San Diego-- Hundreds of gun violence prevention activists gathered at Colina Del Sol park in City Heights Saturday, to participate in the nationwide #WEARORANGE movement.
“Just say I support gun control. Sensible gun control now,” Assemblywoman Lorena Gonzalez Fletcher said. The picnic and rally was in her district of City Heights.
The color for the "Wear Orange" coalition was inspired by an unlikely sport — game hunting. Hunters wear orange in the wild to prevent themselves from being shot. Some gun violence activists in Chicago were inspired by that and began wearing orange in 2013. Since then, it has become the official color for the movement.

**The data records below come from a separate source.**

$ cat src/rtl/intdiv_fixup.sv
// Sign fix-up and result selection after the magnitude loop.
// Assumes: purely combinational; flags come from the captured operation.
module intdiv_fixup #(
    parameter int DW = 32
) (
    input  logic [DW-1:0] quo,
    input  logic [DW-1:0] rem,
    input  logic          neg_quo,
    input  logic          neg_rem,
    input  logic          want_rem,
    output logic [DW-1:0] value
);
    logic [DW-1:0] q_s;
    logic [DW-1:0] r_s;

    // Negate where needed, then choose quotient or remainder.
    always_comb begin
        q_s   = neg_quo ? (~quo + 1'b1) : quo;
        r_s   = neg_rem ? (~rem + 1'b1) : rem;
        value = want_rem ? r_s : q_s;
    end
endmodule

$ cat src/rtl/int_divider.sv
// Top of the iterative divide/remainder unit. Accepts a start when idle,
// faults immediately on a zero divisor, otherwise runs DW iterations plus
// one fix-up cycle and pulses done with the result.
// Assumes: start is sampled only while idle; outputs are registered.
module int_divider
    import intdiv_pkg::*;
#(
    parameter int DW = 32,
    parameter int IW = 16
) (
    input  logic          clk,
    input  logic          rst_n,
    input  logic          start,
    input  logic          op_signed,
    input  logic          op_rem,
    input  logic          op_imm,
    input  logic [DW-1:0] dividend,
    input  logic [DW-1:0] divisor_reg,
    input  logic [IW-1:0] imm,
    output logic          busy,
    output logic          done,
    output logic [DW-1:0] result,
    output logic          fault
);
    localparam int CW = $clog2(DW);
    localparam logic [CW-1:0] LAST = CW'(DW - 1);

    div_state_t    state;
    logic [CW-1:0] iter;
    div_op_t       op_in;
    logic          keep_rem;
    logic          keep_nq;
    logic          keep_nr;
    logic [DW-1:0] mag_a;
    logic [DW-1:0] mag_b;
    logic          neg_quo;
    logic          neg_rem;
    logic          div_zero;
    logic          accept;
    logic          do_load;
    logic [DW-1:0] quo;
    logic [DW-1:0] rem;
    logic [DW-1:0] fix_val;
    logic          done_q;
    logic          fault_q;
    logic [DW-1:0] result_q;

    // Bundle the select bits and derive the accept/load strobes.
    always_comb begin
        op_in   = '{is_signed: op_signed, want_rem: op_rem, use_imm: op_imm};
        accept  = (state == ST_IDLE) && start;
        do_load = accept && !div_zero;
    end

    intdiv_prep #(.DW(DW), .IW(IW)) u_prep (
        .op          (op_in),
        .dividend    (dividend),
        .divisor_reg (divisor_reg),
        .imm         (imm),
        .mag_a       (mag_a),
        .mag_b       (mag_b),
        .neg_quo     (neg_quo),
        .neg_rem     (neg_rem),
        .div_zero    (div_zero)
    );

    intdiv_core #(.DW(DW)) u_core (
        .clk   (clk),
        .rst_n (rst_n),
        .load  (do_load),
        .step  (state == ST_RUN),
        .mag_a (mag_a),
        .mag_b (mag_b),
        .quo   (quo),
        .rem   (rem)
    );

    intdiv_fixup #(.DW(DW)) u_fix (
        .quo      (quo),
        .rem      (rem),
        .neg_quo  (keep_nq),
        .neg_rem  (keep_nr),
        .want_rem (keep_rem),
        .value    (fix_val)
    );

    // Controller: sequencing, captured flags and registered outputs.
    always_ff @(posedge clk) begin
        if (!rst_n) begin
            state    <= ST_IDLE;
            iter     <= '0;
            keep_rem <= 1'b0;
            keep_nq  <= 1'b0;
            keep_nr  <= 1'b0;
            done_q   <= 1'b0;
            fault_q  <= 1'b0;
            result_q <= '0;
        end else begin
            done_q  <= 1'b0;
            fault_q <= 1'b0;
            case (state)
                ST_IDLE: begin
                    if (accept) begin
                        if (div_zero) begin
                            done_q   <= 1'b1;
                            fault_q  <= 1'b1;
                            result_q <= '0;
                        end else begin
                            state    <= ST_RUN;
                            iter     <= '0;
                            keep_rem <= op_rem;
                            keep_nq  <= neg_quo;
                            keep_nr  <= neg_rem;
                        end
                    end
                end
                ST_RUN: begin
                    iter <= iter + 1'b1;
                    if (iter == LAST)
                        state <= ST_FIN;
                end
                ST_FIN: begin
                    result_q <= fix_val;
                    done_q   <= 1'b1;
                    state    <= ST_IDLE;
                end
                default: state <= ST_IDLE;
            endcase
        end
    end

    // Drive the ports from the registered state.
    always_comb begin
        busy   = (state != ST_IDLE);
        done   = done_q;
        fault  = fault_q;
        result = result_q;
    end
endmodule
`src/rtl/bus_arb_pkg.sv`:
```
package bus_arb_pkg;

    localparam int NUM_INT = 3;
    localparam int IDX_REF = 0;
    localparam int IDX_DMA = 1;
    localparam int IDX_CPU = 2;

    typedef enum logic [2:0] {
        ST_OWN,
        ST_PARK,
        ST_FLOAT,
        ST_LENT,
        ST_RECLAIM
    } arb_state_e;

    typedef struct packed {
        arb_state_e           state;
        logic [NUM_INT-1:0]   owner;
    } arb_regs_t;

endpackage

```
`src/rtl/breq_sync.sv`:
```
module breq_sync #(
    parameter int   STAGES    = 2,
    parameter logic RESET_VAL = 1'b1
) (
    input  logic clk,
    input  logic rst_n,
    input  logic d_in,
    output logic q_out
);

    logic [STAGES-1:0] chain_d, chain_q;

    always_comb begin
        chain_d = {chain_q[STAGES-2:0], d_in};
    end

    always_ff @(posedge clk or negedge rst_n) begin
        if (!rst_n) chain_q <= {STAGES{RESET_VAL}};
        else        chain_q <= chain_d;
    end

    assign q_out = chain_q[STAGES-1];

endmodule

```
`src/rtl/prio_pick.sv`:
```
module prio_pick #(
    parameter int N = 3
) (
    input  logic [N-1:0] req,
    output logic [N-1:0] onehot
);

    logic found;

    // lowest index has highest priority
    always_comb begin
        onehot = '0;
        found  = 1'b0;
        for (int i = 0; i < N; i++) begin
            if (req[i] && !found) begin
                onehot[i] = 1'b1;
                found     = 1'b1;
            end
        end
    end

endmodule

```
`src/rtl/bus_release_arb.sv`:
```
module bus_release_arb
    import bus_arb_pkg::*;
#(
    parameter int SYNC_STAGES = 2
) (
    input  logic clk,
    input  logic rst_n,
    input  logic ext_req_n,
    input  logic refresh_req,
    input  logic dma_req,
    input  logic cycle_done,
    output logic ext_ack_n,
    output logic gnt_refresh,
    output logic gnt_dma,
    output logic gnt_cpu,
    output logic addr_oe,
    output logic data_oe,
    output logic strobe_oe,
    output logic strobe_park
);

    localparam logic [NUM_INT-1:0] CPU_ONLY = NUM_INT'(1) << IDX_CPU;

    logic               req_n_sync;
    logic               ext_want;
    logic [NUM_INT-1:0] int_req;
    logic [NUM_INT-1:0] int_pick;
    arb_regs_t          regs_d, regs_q;
    logic               drive_on;
    logic [2:0]         gnt_vec;

    breq_sync #(.STAGES(SYNC_STAGES), .RESET_VAL(1'b1)) u_sync (
        .clk   (clk),
        .rst_n (rst_n),
        .d_in  (ext_req_n),
        .q_out (req_n_sync)
    );

    assign ext_want = !req_n_sync;

    always_comb begin
        int_req          = '0;
        int_req[IDX_REF] = refresh_req;
        int_req[IDX_DMA] = dma_req;
        int_req[IDX_CPU] = 1'b1;
    end

    prio_pick #(.N(NUM_INT)) u_pick (
        .req    (int_req),
        .onehot (int_pick)
    );

    always_comb begin
        regs_d = regs_q;
        case (regs_q.state)
            ST_OWN: begin
                if (cycle_done) begin
                    if (ext_want) regs_d.state = ST_PARK;
                    else          regs_d.owner = int_pick;
                end
            end
            ST_PARK:  regs_d.state = ST_FLOAT;
            ST_FLOAT: regs_d.state = ST_LENT;
            ST_LENT: begin
                if (!ext_want) begin
                    regs_d.state = ST_OWN;
                    regs_d.owner = int_pick;
                end else if (refresh_req) begin
                    regs_d.state = ST_RECLAIM;
                end
            end
            ST_RECLAIM: begin
                if (!ext_want) begin
                    regs_d.state = ST_OWN;
                    regs_d.owner = NUM_INT'(1) << IDX_REF;
                end
            end
            default: begin
                regs_d.state = ST_OWN;
                regs_d.owner = CPU_ONLY;
            end
        endcase
    end

    always_ff @(posedge clk or negedge rst_n) begin
        if (!rst_n) begin
            regs_q.state <= ST_OWN;
            regs_q.owner <= CPU_ONLY;
        end else begin
            regs_q <= regs_d;
        end
    end

    assign drive_on    = (regs_q.state == ST_OWN) || (regs_q.state == ST_PARK);
    assign addr_oe     = drive_on;
    assign data_oe     = drive_on;
    assign strobe_oe   = drive_on;
    assign strobe_park = (regs_q.state == ST_PARK);
    assign ext_ack_n   = !(regs_q.state == ST_LENT);
    assign gnt_refresh = (regs_q.state == ST_OWN) && regs_q.owner[IDX_REF];
    assign gnt_dma     = (regs_q.state == ST_OWN) && regs_q.owner[IDX_DMA];
    assign gnt_cpu     = (regs_q.state == ST_OWN) && regs_q.owner[IDX_CPU];
    assign gnt_vec     = {gnt_refresh, gnt_dma, gnt_cpu};

    AST_FLOAT_WHEN_LENT: assert property (@(posedge clk) disable iff (!rst_n)
        !ext_ack_n |-> (!addr_oe && !data_oe && !strobe_oe));

    AST_GNT_EXCLUSIVE: assert property (@(posedge clk) disable iff (!rst_n)
        $onehot0(gnt_vec) && (ext_ack_n || gnt_vec == 3'b000));

    AST_PARK_BEFORE_FLOAT: assert property (@(posedge clk) disable iff (!rst_n)
        $fell(addr_oe) |-> $past(strobe_park));

    AST_ACK_AFTER_FLOAT: assert property (@(posedge clk) disable iff (!rst_n)
        $fell(ext_ack_n) |-> $past(!addr_oe));

    AST_DRIVE_AFTER_REQ_HIGH: assert property (@(posedge clk) disable iff (!rst_n)
        $rose(addr_oe) |-> $past(req_n_sync));

    AST_ACK_RISE_CAUSE: assert property (@(posedge clk) disable iff (!rst_n)
        $rose(ext_ack_n) |-> (addr_oe || $past(refresh_req)));

    AST_GNT_AT_BOUNDARY: assert property (@(posedge clk) disable iff (!rst_n)
        ((|$past(gnt_vec)) && (gnt_vec != $past(gnt_vec))) |-> $past(cycle_done));

endmodule

```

“We continue to wear orange because we don’t want to be shot,” Gonzalez Fletcher said. The Assemblywoman is a staunch fighter against the NRA.
For Carina Sarabia, the movement is personal.
“We miraculously survived,” she said.
On May 23, 2014, Sarabia was a UC Santa Barbara student. She and and her roommates were walking toward the Isla Vista Deli Mart, when a man began a shooting spree.
“Even single car that past us, we would hide and try to stay safe and stay alive,” Sarabia said.
Her fight or flight instincts kicked in. She walked back to her apartment in the darkness, not knowing if the shooter was still nearby.
Sarabia survived. But six people did not. She said it was the worst day of her life.
“That was my college experience. There is no changing that anymore. So the thing I have got do now is accept it, and do something so that that’s not anyone else’s experience,” the Isla Vista shooting survivor said.
That is why she continues to wears orange. Sarabia graduated the next spring, and moved back home to San Diego to start a career. She hopes her story of survival inspires others to join the movement.
Many national landmarks will be lit orange in then evening hours this weekend, in support of gun violence prevention.
According to wearorange.org, one of those landmarks will be the San Diego Museum of Man building at Balboa Park.